En ce qui concerne la décision portant interdiction de retour sur le territoire français :

En premier lieu, il résulte de ce qui a été dit aux points précédents que le moyen tiré de ce que la décision interdisant de retour sur le territoire français pour une durée d’un an devrait être annulée par voie de conséquence de l’annulation de la décision portant obligation de quitter le territoire français, doit être écarté.

En deuxième lieu, la décision portant interdiction de retour vise les articles L. 612-8 et L. 612-10 du code de l’entrée et du séjour des étrangers et du droit d’asile et mentionne avec une précision suffisante les considérations de fait qui en constituent le fondement. Par suite, le moyen tiré de l’insuffisance de motivation doit être écarté.

En troisième et dernier lieu, aux termes de l’article L. 612-8 du code de l’entrée et du séjour des étrangers et du droit d’asile : « Lorsque l'étranger n'est pas dans une situation mentionnée aux articles L. 612-6 et L. 612-7, l'autorité administrative peut assortir la décision portant obligation de quitter le territoire français d'une interdiction de retour sur le territoire français (…) ». Aux termes de l’article L. 612-10 du même code : « Pour fixer la durée des interdictions de retour mentionnées aux articles L. 612-6 et L. 612-7, l’autorité administrative tient compte de la durée de présence de l’étranger sur le territoire français, de la nature et de l’ancienneté de ses liens avec la France, de la circonstance qu’il a déjà fait l’objet ou non d’une mesure d’éloignement et de la menace pour l’ordre public que représente sa présence sur le territoire français. / Il en est de même pour l'édiction et la durée de l'interdiction de retour mentionnée à l'article L. 612-8 ainsi que pour la prolongation de l'interdiction de retour prévue à l'article L. 612-11. ».

Il résulte de ce qui a été dit aux points précédents que le requérant ne justifie ni d’une présence ancienne ni de liens d’une particulière intensité sur le territoire national.
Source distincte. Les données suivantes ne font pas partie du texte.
**config.mk**
```make
export PLATFORM = sky130hd
export DESIGN_NAME = multiplier_sequencer
export DESIGN_NICKNAME = d
export VERILOG_FILES = /design/src/rtl/multiplier_sequencer.sv
export SDC_FILE = /design/constraint.sdc
export NUM_CORES = 1
export LEC_CHECK = 0
export BUFFER_PORTS_ARGS = -buffer_cell sky130_fd_sc_hd__buf_2
export CORE_ASPECT_RATIO = 0.6
export CORE_MARGIN = 4
export CORE_UTILIZATION = 45
export DETAILED_ROUTE_END_ITERATION = 16
export MAX_ROUTING_LAYER = met4
export PLACE_DENSITY = 0.84
export REMOVE_ABC_BUFFERS = 1
export SYNTH_ARGS = -nofsm -noshare
export SYNTH_HDL_FRONTEND = slang
export SYNTH_SLANG_ARGS = --single-unit
```
**constraint.sdc**
```tcl
create_clock -name clock -period 3.7 [get_ports clock]
set_input_delay 0.555 -clock clock [delete_from_list [all_inputs] [get_ports clock]]
set_output_delay 0.555 -clock clock [all_outputs]
set_load 0.05 [all_outputs]
```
Dans ces conditions, quand bien même l’intéressé n’a pas fait l’objet d’une précédente mesure d’éloignement et ne représente pas une menace pour l’ordre public français, le préfet a pu légalement et sans entacher sa décision d’une erreur manifeste d’appréciation, prononcer à son encontre une interdiction de retour sur le territoire français d’une durée d’un an. Par suite, les moyens tirés de l’erreur de droit et de l’erreur d’appréciation doivent être écartés.

Il résulte de tout ce qui précède, que les conclusions à fin d’annulation de l’arrêté du préfet de la Haute-Garonne du 13 février 2025 doivent être rejetées ainsi que, par voie de conséquence, les conclusions à fin d'injonction sous astreinte et celles tendant à l’application de l’article L. 761-1 du code de justice administrative et de l’article 37 de la loi du 10 juillet 1991.









D E C I D E :



Article 1er : Il n’y a pas lieu de statuer sur la demande d’admission au bénéfice de l’aide juridictionnelle à titre provisoire présentée par M. A....

Article 2 : Le surplus des conclusions de la requête est rejeté.

Article 3 : Le présent jugement sera noD...ammed Tarek A..., à Me Ducos-Mortreuil et au préfet de la Haute-Garonne.

Délibéré après l'audience du 15 octobre 2025, à laquelle siégeaient :
- M. Daguerre de Hureaux, président ;
- Mme Gigault, première conseillère ;
- M. Zouad, conseiller.

Rendu public par mise à disposition au greffe le 29 octobre 2025.


Le rapporteur,
Bachir Zouad

Le président,
Alain Daguerre de Hureaux

La greffière,



Lison Dispagne

La République mande et ordonne au préfet de la Haute-Garonne en ce qui le concerne ou à tous commissaires de justice à ce requis en ce qui concerne les voies de droit commun contre les parties privées, de pourvoir à l’exécution de la présente décision.